Friday, January 05, 2007

This Week in Miscellany III

This Week's Anthems: Rammstein's "Sonne" und "Ich Will"

Miscellaneous Miscellany:


"You win this round, my evil queen." -- An Overheard Title

"Sie ist der hellste stern von allen" (It is the brightest star of all). -- Rammstein, "Sonne"

"We're going to save and/or destroy the world!" -- Flintlock flavor text


Overheard 1:
Receptionist: So we're going to need to reschedule his appointment, then?

Nurse: No, Mary*, this patient has passed away.

Receptionist: Okay, so then I'll call him in the morning?

Nurse: You don't understand. He's dead.

Receptionist: Well, Dr. Smith* has a slot open for Monday...

Nurse: He's dead.

Overheard 2:
Coworker: My sister got bit once, and she needed to get a tetanus shot.

Receptionist: What kind of dog was it?

Coworker: No, it was a girl at Taco Bell.

Overheard 3:
Associate: Do you think you could survive if we dropped you in the middle of the rainforest?

Temp: No way -- I would die for sure.

Associate: What about if we dropped you in a Wal-Mart?

Overheard 4:
Coworker #1: You know what we should do? Pool our money together and buy a cat.

Coworker #2: Would anybody feed it? 'Cause I don't want no dead cat runnin' around here.

Overheard 5:
VP yelling into phone: If I have the whale, then I'm king! Everyone has to follow me!

Overheard 6:
Cashier: Hi! How are you doing?

Customer, sighing: I'm 83 years old, my kids don't visit me and when they do their kids annoy the f*** out of me, I haven't had sex in 20 years, and you're out of my favorite ice cream.

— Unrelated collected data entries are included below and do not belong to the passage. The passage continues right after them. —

===== src/rtl/prim_iter_unit.sv =====
// Multi-cycle integer sequence unit: sum 1..n, n!, Fibonacci F(n) or 2^n,
// one iteration per clock, with saturating DATA_W-bit result and 4-phase handshake.
module prim_iter_unit #(
  parameter int DATA_W = 32,
  parameter int N_W    = 6
) (
  input  logic              clk_i,
  input  logic              rst_ni,
  input  logic              en_i,
  input  logic [N_W-1:0]    sw_i,
  input  logic [1:0]        mode_i,
  output logic [DATA_W-1:0] result_o,
  output logic              ovf_o,
  output logic              busy_o,
  output logic              done_o
);

  typedef enum logic [1:0] {
    S_IDLE = 2'd0,
    S_RUN  = 2'd1,
    S_DONE = 2'd2
  } state_t;

  typedef enum logic [1:0] {
    M_SUM  = 2'd0,
    M_FACT = 2'd1,
    M_FIB  = 2'd2,
    M_POW2 = 2'd3
  } mode_t;

  localparam int                PROD_W   = DATA_W + N_W;
  localparam logic [DATA_W-1:0] ALL_ONES = '1;
  localparam logic [DATA_W-1:0] ONE      = DATA_W'(1);

  state_t            state_reg;
  mode_t             mode_reg;
  logic [N_W-1:0]    cnt_reg;
  logic [DATA_W-1:0] a_reg;
  logic              a_sat_reg;
  logic [DATA_W-1:0] b_reg;
  logic              b_sat_reg;
  logic [DATA_W-1:0] result_reg;
  logic              ovf_reg;
  logic              busy_reg;
  logic              done_reg;

  logic [DATA_W-1:0] a_next;
  logic              a_sat_next;
  logic [DATA_W-1:0] b_next;
  logic              b_sat_next;

  logic [DATA_W-1:0] cnt_ext;
  logic [DATA_W:0]   sum_ext;
  logic [DATA_W:0]   fib_ext;
  logic [PROD_W-1:0] prod_ext;

  // Exact-width candidates; the extra top bits expose overflow of each update.
  assign cnt_ext  = DATA_W'(cnt_reg);
  assign sum_ext  = {1'b0, a_reg} + {1'b0, cnt_ext};
  assign fib_ext  = {1'b0, a_reg} + {1'b0, b_reg};
  assign prod_ext = {{N_W{1'b0}}, a_reg} * {{DATA_W{1'b0}}, cnt_reg};

  function automatic logic [DATA_W-1:0] init_acc(input mode_t m);
    return ((m == M_SUM) || (m == M_FIB)) ? '0 : ONE;
  endfunction

  always_comb begin
    a_next     = a_reg;
    a_sat_next = a_sat_reg;
    b_next     = b_reg;
    b_sat_next = b_sat_reg;
    case (mode_reg)
      M_SUM: begin
        if (a_sat_reg || sum_ext[DATA_W]) begin
          a_next     = ALL_ONES;
          a_sat_next = 1'b1;
        end else begin
          a_next = sum_ext[DATA_W-1:0];
        end
      end
      M_FACT: begin
        if (a_sat_reg || (|prod_ext[PROD_W-1:DATA_W])) begin
          a_next     = ALL_ONES;
          a_sat_next = 1'b1;
        end else begin
          a_next = prod_ext[DATA_W-1:0];
        end
      end
      M_POW2: begin
        if (a_sat_reg || a_reg[DATA_W-1]) begin
          a_next     = ALL_ONES;
          a_sat_next = 1'b1;
        end else begin
          a_next = {a_reg[DATA_W-2:0], 1'b0};
        end
      end
      M_FIB: begin
        // a takes b wholesale, so a saturated b carries its flag into a.
        a_next     = b_reg;
        a_sat_next = b_sat_reg;
        if (a_sat_reg || b_sat_reg || fib_ext[DATA_W]) begin
          b_next     = ALL_ONES;
          b_sat_next = 1'b1;
        end else begin
          b_next = fib_ext[DATA_W-1:0];
        end
      end
      default: begin
        a_next = a_reg;
      end
    endcase
  end

  always_ff @(posedge clk_i or negedge rst_ni) begin
    if (!rst_ni) begin
      state_reg  <= S_IDLE;
      mode_reg   <= M_SUM;
      cnt_reg    <= '0;
      a_reg      <= '0;
      a_sat_reg  <= 1'b0;
      b_reg      <= '0;
      b_sat_reg  <= 1'b0;
      result_reg <= '0;
      ovf_reg    <= 1'b0;
      busy_reg   <= 1'b0;
      done_reg   <= 1'b0;
    end else begin
      case (state_reg)
        S_IDLE: begin
          if (en_i) begin
            mode_reg  <= mode_t'(mode_i);
            cnt_reg   <= sw_i;
            a_reg     <= init_acc(mode_t'(mode_i));
            a_sat_reg <= 1'b0;
            b_reg     <= ONE;
            b_sat_reg <= 1'b0;
            busy_reg  <= 1'b1;
            state_reg <= S_RUN;
          end
        end
        S_RUN: begin
          if (!en_i) begin
            busy_reg  <= 1'b0;
            state_reg <= S_IDLE;
          end else if (cnt_reg == '0) begin
            result_reg <= a_reg;
            ovf_reg    <= a_sat_reg;
            busy_reg   <= 1'b0;
            done_reg   <= 1'b1;
            state_reg  <= S_DONE;
          end else begin
            a_reg     <= a_next;
            a_sat_reg <= a_sat_next;
            b_reg     <= b_next;
            b_sat_reg <= b_sat_next;
            cnt_reg   <= cnt_reg - N_W'(1);
          end
        end
        S_DONE: begin
          // Held until enable drops: no restart without a low phase.
          if (!en_i) begin
            done_reg  <= 1'b0;
            state_reg <= S_IDLE;
          end
        end
        default: begin
          busy_reg  <= 1'b0;
          done_reg  <= 1'b0;
          state_reg <= S_IDLE;
        end
      endcase
    end
  end

  assign result_o = result_reg;
  assign ovf_o    = ovf_reg;
  assign busy_o   = busy_reg;
  assign done_o   = done_reg;

endmodule


===== config.mk =====
export PLATFORM = sky130hd
export DESIGN_NAME = prim_iter_unit
export DESIGN_NICKNAME = d
export VERILOG_FILES = /design/src/rtl/prim_iter_unit.sv
export SDC_FILE = /design/constraint.sdc
export NUM_CORES = 1
export LEC_CHECK = 0
export ABC_AREA = 1
export BUFFER_PORTS_ARGS = -buffer_cell sky130_fd_sc_hd__buf_2
export CELL_PAD_IN_SITES_DETAIL_PLACEMENT = 1
export CELL_PAD_IN_SITES_GLOBAL_PLACEMENT = 1
export CORE_MARGIN = 2
export CORE_UTILIZATION = 51
export CTS_CLUSTER_SIZE = 28
export DETAILED_ROUTE_END_ITERATION = 8
export HOLD_SLACK_MARGIN = 0.03
export PLACE_DENSITY_LB_ADDON = 0.1
export SYNTH_ARGS = -nofsm -noshare
export SYNTH_HDL_FRONTEND = slang
export SYNTH_SLANG_ARGS = --single-unit

===== constraint.sdc =====
create_clock -name clk_i -period 7.8 [get_ports clk_i]
set_input_delay 0.39 -clock clk_i [delete_from_list [all_inputs] [get_ports clk_i]]
set_output_delay 0.39 -clock clk_i [all_outputs]
set_load 0.02 [all_outputs]

# Word-level counts from Yosys, hierarchy flattened
# Cells that the tools add are included.
# totals
regBits,111
latch_bits,0
ram_bits,0
rom_bits,0
input_bits,11
out_inout_bits,35
wordCells,100
mem_count,0
# op_classes
n_addsub,3
n_mul,1
div,0
order_cmp,0
n_eq_ne,17
shifts,0
muxes,45
bitwise,2
n_reduce_logical,21
# ops
op,n
32-bit two-way mux,11
32-bit case mux with 2 select lines,2
32-bit case mux with 4 select lines,1
32-bit by 6-bit multiplier with 38-bit output,1
32-bit by 32-bit adder with 33-bit output,1
32-bit by 6-bit adder with 33-bit output,1
6-bit two-way mux,3
1-bit two-way mux,17
2-bit != test (second input constant),6
3-bit != test (second input constant),4
6-bit case mux with 2 select lines,1
3-bit AND reduction,3
2-bit == test (second input constant),4
2-bit two-way mux,4
4-bit AND reduction,2
7-bit AND reduction,1
2-bit logical NOT,3
6-bit logical NOT,1
1-bit logical OR,6
1-bit case mux with 3 select lines,2
2-bit case mux with 3 select lines,1
6-bit AND reduction,1
6-bit OR reduction,1
6-bit by 1-bit subtractor with 6-bit output (second input constant),1
other kinds (8),11

# Depth between registers and ports, before layout
# Gate-level depths: netlist (run 1).
# logic_depth
ltp_word,8
mapped_depth,29

# Worst setup path before layout (run 1)
# OpenSTA, ideal clock, no wires.
# synth_timing
path_type,register -> register
start,register cnt_reg[5]
end,register a_reg[27]
arrival_time_ps,4308
required_ps,7671
setup_slack_ps,3363
path_stages_with_launch,30
path_buffers,3
period_less_slack_ps,4437
path_cell_list,dfrtp_1 clkbuf_1 clkbuf_1 nand2_1 inv_1 fa_1 fa_1 inv_1 fa_1 inv_1 ha_1 nand2_2 inv_1 a21oi_2 nand2_2 nand2_1 nand2_2 nand2_2 nand2_1 nand2_1 nand2_1 nor2_1 nand2_1 nor2_4 nand2_2 buf_6 o21ai_1 nand2_1 nand2_1 o21ai_1
# synth_via
elab_chain_len,8
elab_cells_between_ends,14
cone_classes,add/sub (1); mul (1); eq/ne (1); mux (6); reduce/logical (5)
# synth_lines
item,line,rtl
start: declaration,37,logic [N_W-1:0] cnt_reg;
start signal: assignment,132,cnt_reg <= sw_i;
start signal: assignment,156,cnt_reg <= cnt_reg - N_W'(1);
32-bit by 6-bit multiplier with 38-bit output,61,"assign prod_ext = {{N_W{1'b0}}, a_reg} * {{DATA_W{1'b0}}, cnt_reg};"
6-bit OR reduction,82,if (a_sat_reg || (|prod_ext[PROD_W-1:DATA_W])) begin
1-bit logical OR,82,
32-bit two-way mux,82,
32-bit case mux with 4 select lines,72,case (mode_reg)
32-bit two-way mux,145,end else if (cnt_reg == '0) begin
32-bit two-way mux,142,if (!en_i) begin
32-bit case mux with 2 select lines,128,case (state_reg)
end signal: assignment,133,a_reg <= init_acc(mode_t'(mode_i));
end signal: assignment,152,a_reg <= a_next;
end: declaration,38,logic [DATA_W-1:0] a_reg;
# Parallel ways exist; a longest one is shown, timed or not. The select of a mux whose other input is x is not followed.
# A chain may end at the register's enable or synchronous reset.

# Worst setup path after layout (run 1)
# layout_timing
start,register cnt_reg[1]
end,register a_reg[8]
# The elaborated chain is that of the path after synthesis.

==> flow_summary_export.csv, run 1 <==
group,metric,value,unit
worst_hold_path,hold_start,"mode_i[1]",
setup_path,crit_chain,"buf_4 -> nand2_1 -> inv_1 -> fa_1 -> fa_1 -> inv_1 -> fa_1 -> inv_1 -> ha_1 -> nand2_1 -> nor2_1 -> nand3_1 -> nand3b_1 -> nand3_1 -> nand2_2 -> nand2_2 -> nand3_2 -> nand2_2 -> nor2_4 -> nand2_2 -> o21ai_1 -> nand2_1 -> nand2_1 -> o21ai_1",
global_route,grt.total_usage,32.92,%
clocking,clock-sinks,111,
setup_path,cp_slowest_cell,"dfrtp_1",
die,core,28630,um2
clocking,root_buffer,"clkbuf_16",
sta,slew_viol_final,0,
global_route,grt_max_degree,74,
placed_design,place_hpwl,38.81,mm
placed_design,placed_area,15210,um2
die,rows,62,
layout,final_cell_area,15520,um2
yosys,synth_edf_count,0,
sta,setup_violations,0,
global_route,grt_antenna_before_repair,0,
placed_design,dp_slack,2153,ps
clocking,cts_buffer_depth,2,
sta,period_share,73.35,%
setup_path,rrSetupSlack,2080,ps
yosys,yosysSeqAreaShare,18.76,%
die,start_util,51.72,%
layout,finalNetCount,2419,
yosys,synthArstFlopShare,100.0,%
detailed_routing,top_layer,"met4",
setup_path,ff2ff_path_depth,24,
yosys,synthCells,2222,
detailed_routing,drcViolationCount,0,
placed_design,gp_congestion,0.8964,
flow_run,drv_cap,0,
global_route,overflow,0,
detailed_routing,wl,48.59,mm
sta,fin_hold_ws,282.4,ps
detailed_routing,wire_per_inst,18.77,um
setup_path,cp_max_fo,31,
setup_path,cp-end-kind,"register",
sta,skew,8.915,ps
sta,fmax,174.8,MHz
detailed_routing,viasPerCell,5.470,
die,die_y,174.4,um
clocking,clk_pin_slew,80,ps
worst_hold_path,hold_depth,3,
sta,setup_tns,0,ps
sta,tightest_slew,1115,ps
sta,setup_ws,2079,ps
detailed_routing,route.met3.wl,1.958,mm
yosys,syn-num-nets,2442,
sta,fin_crit,5721,ps
detailed_routing,route.vias.total,14160,
die,die-area,30410,um2
setup_path,regToRegEndpoint,"a_reg[8]$_DFFE_PN0P_",
clocking,cts_tree,"done",
layout,regArea,2778,um2
clocking,postCtsSetupBuffers,0,
yosys,synthesis.area,14810,um2
clocking,h-tree-depth,3,
setup_path,cp.arrival,5970,ps
detailed_routing,drt_iter0_drc,918,
worst_hold_path,min_to,"mode_reg[1]$_DFFE_PN0P_",
worst_hold_path,hold_path_class,"primary input to register",
sta,hold_viol,0,
die,pin_count,46,
setup_path,slowest_delay,1050,ps
yosys,syn_area_per_cell,6.663,um2
yosys,synth-warning-count,0,
setup_path,worstSetupStartpointType,"register",
layout,syn2layout_area_growth,4.859,%
detailed_routing,route.met2.wl,23.83,mm
detailed_routing,wl_met1,20.27,mm
setup_path,r2r-start,"cnt_reg[1]$_DFFE_PN0P_",
outcome,outcome,"complete, no violations",
yosys,synth_seq_cells,111,
yosys,ys_types,52,
detailed_routing,antenna_left,0,
sta,slew_headroom,25.58,%
layout,fillers,3918,
global_route,grt_pass1_vias,15130,
layout,diodes,0,
yosys,synth_ff_type,"dfrtp_1",
clocking,clock_latency,370,ps
layout,drive_gt1_share,6.034,%
setup_path,cp_data_required_time,8050,ps
die,die-width,174.4,um
setup_path,critPathKind,"register to register",
placed_design,io_buffers,45,
detailed_routing,firstDrtPassIters,5,
clocking,cts_buffers,9,
layout,multi_input_comb_area,9827,um2
global_route,grt_first_pass_wirelength,79.39,mm
sta,rsz0062_at_grt,"false",
[worst max-delay path: cells and delay by family, from the launching register on]
| kind | cells | cell delay (ps) |
|---|---|---|
| flip-flops | 1 | 1050 |
| adder cells (fa/ha/maj) | 4 | 1820 |
| AO/OA/AOI/OAI | 2 | 440 |
| buffers and inverters | 4 | 490 |
| AND/OR/NAND/NOR | 14 | 1760 |
[what timing repair did]
| action | CTS | global route |
|---|---|---|
| hold endpoints to repair | 26 | 0 |
| hold buffers | 1 | 0 |
| gates resized for setup | 0 | 0 |
[synth_stat cells (all sizes together), types with 3 or more instances]
library cell / number / share of area (%)
o211ai: 3 / 0.15
inv: 477 / 12
a21o: 12 / 0.61
xnor2: 15 / 0.89
a21oi: 113 / 3.9
or2: 5 / 0.21
nor2: 119 / 3.3
a221oi: 33 / 2.0
xor2: 50 / 3.0
fa: 123 / 17
nor3: 18 / 0.71
clkbuf: 66 / 1.7
nand4: 9 / 0.38
ha: 86 / 7.3
dfrtp: 111 / 19
nand2: 728 / 19
o21bai: 10 / 0.51
and2: 3 / 0.13
nand3b: 5 / 0.25
a31oi: 11 / 0.46
nor4: 6 / 0.30
o21ai: 118 / 4.0
buf: 27 / 1.0
nand3: 57 / 2.1
[logic make-up after synthesis]
kind of cell    share of synthesized area (%)
buf+inv                                 14.90
compound gates                          12.32
flops                                   18.76
fa+ha+maj                               23.90
simple gates                            26.27
xor+xnor                                3.845
[metal layers]
layer	up-vias	global-route usage [%]
met1	6965	40.47
li1	6703	-
met5	-	0
met3	130	4.396
met2	359	57.04
met4	0	15.72
[metrics by stage]
step | utilization (%) | instances
after detailed placement | 53.13 | 2571
after CTS | 54.24 | 2588
after global placement | 53.13 | 2571
after global routing | 54.24 | 2588
final | 54.24 | 2588
after floorplan | - | 2222
[area by class of cell]
class | instances | area share (%)
Clock buffer | 10 | 1.539
Multi-Input combinational cell | 1539 | 63.30
Timing Repair Buffer | 59 | 2.160
Inverter | 479 | 11.58
Clock inverter | 6 | 0.4352
Sequential cell | 111 | 17.89
Tap cell | 384 | 3.095
[cells in the final DEF (no fill, tap or decap), types with 3 or more instances in the layout]
| cell type | synthesis | layout |
|---|---|---|
| nor3_1 | 15 | 15 |
| nand2_2 | 16 | 17 |
| nor2_2 | 7 | 8 |
| o211ai_1 | 3 | 3 |
| dfrtp_1 | 111 | 111 |
| xnor2_1 | 15 | 15 |
| buf_2 | 15 | 44 |
| inv_2 | 11 | 11 |
| nand3b_1 | 5 | 5 |
| o21ai_1 | 44 | 44 |
| nand3_2 | 5 | 5 |
| nor4_1 | 5 | 5 |
| xor2_1 | 50 | 50 |
| o21bai_1 | 10 | 10 |
| inv_1 | 466 | 466 |
| nand2_1 | 711 | 710 |
| a21oi_1 | 110 | 110 |
| nand3_1 | 52 | 52 |
| o21ai_0 | 72 | 72 |
| clkbuf_16 | 0 | 9 |
| nor2_1 | 109 | 108 |
| a221oi_1 | 33 | 33 |
| nand4_1 | 9 | 9 |
| nor3_2 | 3 | 3 |
| a21o_1 | 12 | 12 |
| or2_2 | 5 | 5 |
| fa_1 | 123 | 123 |
| a31oi_1 | 11 | 11 |
| buf_4 | 3 | 14 |
| ha_1 | 86 | 86 |
| nor2_4 | 3 | 3 |
[worst max-delay path by stage]
stage / slack, ps / cells after the start / start / end
after floorplan: 3360 / 29 / cnt_reg[5]$_DFFE_PN0P_ / a_reg[27]$_DFFE_PN0P_
after global placement: 2370 / 27 / cnt_reg[1]$_DFFE_PN0P_ / a_reg[8]$_DFFE_PN0P_
after detailed placement: 2150 / 24 / cnt_reg[1]$_DFFE_PN0P_ / a_reg[8]$_DFFE_PN0P_
after CTS: 2130 / 24 / cnt_reg[1]$_DFFE_PN0P_ / a_reg[8]$_DFFE_PN0P_
after global routing: 1580 / 25 / cnt_reg[1]$_DFFE_PN0P_ / a_reg[8]$_DFFE_PN0P_
final: 2080 / 24 / cnt_reg[1]$_DFFE_PN0P_ / a_reg[8]$_DFFE_PN0P_
Power of run 1 is left out: the tool's default activity adds up to more than one toggle a clock period on the data nets, which glitch-free logic cannot reach.
==> inputs of run 2 (changes only) <==
Settings changed: CORE_UTILIZATION 51 to 47.
Clock period 7.8 ns to 5.9 ns, I/O delays scaled along.
==> flow_summary_export.csv, run 2 (same netlist as run 1, synthesis figures left out) <==
group,metric,value,unit
clocking,postCtsSetupBuffers,0,
global_route,grt_pass1_vias,15460,
sta,tightest_slew,1090,ps
setup_path,crit_start,"cnt_reg[5]$_DFFE_PN0P_",
die,core,30830,um2
global_route,grt.total_usage,32.17,%
sta,hold_viol,0,
placed_design,place_hpwl,40.42,mm
setup_path,r2r-start,"cnt_reg[5]$_DFFE_PN0P_",
detailed_routing,viasPerCell,5.497,
clocking,cts_buffer_depth,2,
setup_path,worstSetupStartpointType,"register",
detailed_routing,drt_iter0_drc,771,
clocking,h-tree-depth,3,
clocking,cts_buffers,9,
clocking,cts_tree,"done",
layout,drive_gt1_share,6.374,%
layout,final_common_cell,"nand2_1",
detailed_routing,drcViolationCount,0,
global_route,grt_antenna_before_repair,0,
sta,slew_viol_final,0,
setup_path,critPathKind,"register to register",
clocking,clk_pin_slew,90,ps
setup_path,cp_max_fo,31,
clocking,clock-sinks,111,
placed_design,placed_area,15310,um2
detailed_routing,wl,51.07,mm
layout,final_cell_mix,"nand2_1 (710), inv_1 (466), fa_1 (123)",
sta,skew,21.24,ps
detailed_routing,antenna_left,0,
global_route,grt_max_degree,64,
placed_design,gp_congestion,0.9143,
outcome,outcome,"complete, no violations",
clocking,clock_latency,410,ps
placed_design,io_buffers,45,
detailed_routing,wire_per_inst,19.58,um
die,die_y,181.5,um
setup_path,cp.arrival,5620,ps
flow_run,drv_cap,0,
detailed_routing,route.vias.total,14340,
sta,period_share,90.39,%
layout,fin_cells,2608,
global_route,overflow,0,
setup_path,cp_data_required_time,6190,ps
layout,syn2layout_area_growth,5.502,%
layout,diodes,0,
setup_path,cp-end-kind,"register",
layout,final_cell_area,15620,um2
layout,utilization,50.67,%
sta,fmax,187.5,MHz
detailed_routing,firstDrtPassIters,4,
sta,rsz0062_at_grt,"false",
global_route,grt_first_pass_wirelength,82.79,mm
sta,fin_crit,5333,ps
sta,slew_headroom,27.25,%
worst_hold_path,hold_start,"mode_i[1]",
sta,setup_violations,0,
layout,finalNetCount,2427,
clocking,root_buffer,"clkbuf_16",
placed_design,dp.cells,2591,
worst_hold_path,hold_path_class,"primary input to register",
die,pin_count,46,
die,die-width,181.5,um
sta,setup_tns,0,ps
die,rows,64,
die,die-area,32940,um2
die,start_util,48.02,%
-- run 2: changes by cell type in the layout (fill, tap and decap cells not counted), sizes merged --
| cell | change |
|---|---|
| buf | +8 |
| inv | +1 |
| bufinv | -1 |
| clkbuf | -1 |
| clkinv | +1 |
-- run 2: path summary, 6_finish.rpt --
| path | to | slack [ps] | cells past startpoint |
|---|---|---|---|
| max | a_reg[2]$_DFFE_PN0P_ | 570 | 26 |
| max reg2reg | a_reg[2]$_DFFE_PN0P_ | 570 | 26 |
| max in group asynchronous | result_o[21]$_DFFE_PN0P_ | 4030 | 3 |
| min | mode_reg[1]$_DFFE_PN0P_ | 120 | 3 |
| min reg2reg | done_o$_DFFE_PN0P_ | 470 | 2 |
| min in group asynchronous | cnt_reg[0]$_DFFE_PN0P_ | 500 | 2 |
-- run 2: layout make-up --
cell class	instances	area, um2
clock buffer	9	225.2
clock inverter	7	76.32
fill	4177	15210
inverter	479	1798
multi-input combinational	1539	9827
sequential	111	2778
tap	396	495.5
timing repair buffer	67	420.4
-- run 2: what timing repair did --
action | CTS | global route
setup endpoints to repair | 0 | 0
hold buffers | 1 | 0
resized for setup | 0 | 0
hold endpoints to repair | 48 | 0
-- run 2: metal layers --
layer	global-route usage, %	up-vias	routed length [um]
met3	2.768	111	1586
met5	0	-	0
met2	57.70	307	25520
met4	16.33	0	2617
met1	38.63	7187	21340
li1	-	6732	-
-- run 2: critical path: stages, from the launching register on --
cell	delay (ps)
dfrtp_1	610
buf_4	370
nand2_1	90
inv_1	90
fa_1	450
fa_1	510
inv_1	60
fa_1	530
inv_1	50
ha_1	370
nand2_1	110
nor2_1	210
and2_1	170
nand2_1	60
nand2_2	130
nand2_1	130
nand3_1	90
nand2_1	60
inv_1	60
nand2_1	100
nor2_4	150
nand2_2	50
buf_4	260
o21ai_1	240
nand2_1	100
nand3_1	80
nand2_1	50
-- run 2: stage by stage --
step | worst slack, ps | hold slack [ps]
floorplan | 1463 | -0.5911
global placement | 805.0 | 368.2
detailed placement | 675.2 | 373.4
CTS | 607.5 | 126.1
global route | 255.6 | 144.3
finish | 567.1 | 122.4
Power of run 2 is left out for the same reason.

Cashier: Look, lady, I didn't really care -- next time just freaking smile and say, 'I'm fine, how are you?' Now... Have a good day.

Customer: Thank you. See you tomorrow.

Overheard 7:
Managing editor on speakerphone: Do you know how to adjust columns in Excel?

Assistant: No...

Managing editor: What do you know?

Assistant: Um... I know that when a man and a woman get together, they--

Managing editor: --Come to my office.

Overheard 8:
Administrator: How was your Christmas?

Boss: Great. Now all I want is to get some sleep and find my underwear.

Overheard 9:
Staffer #1: Hey, Gary*, do you have a spoon?

Staffer #2: What kind of spoon?

Staffer #1: Um, one to eat liquids with... What other kinds of spoons are there?

Staffer #2: Well, jeez -- there's fishing spoons, crack spoons, and cuddling positions.

Staffer #1: You're the only person I know who would ever think of those kinds of spoons over a soup spoon.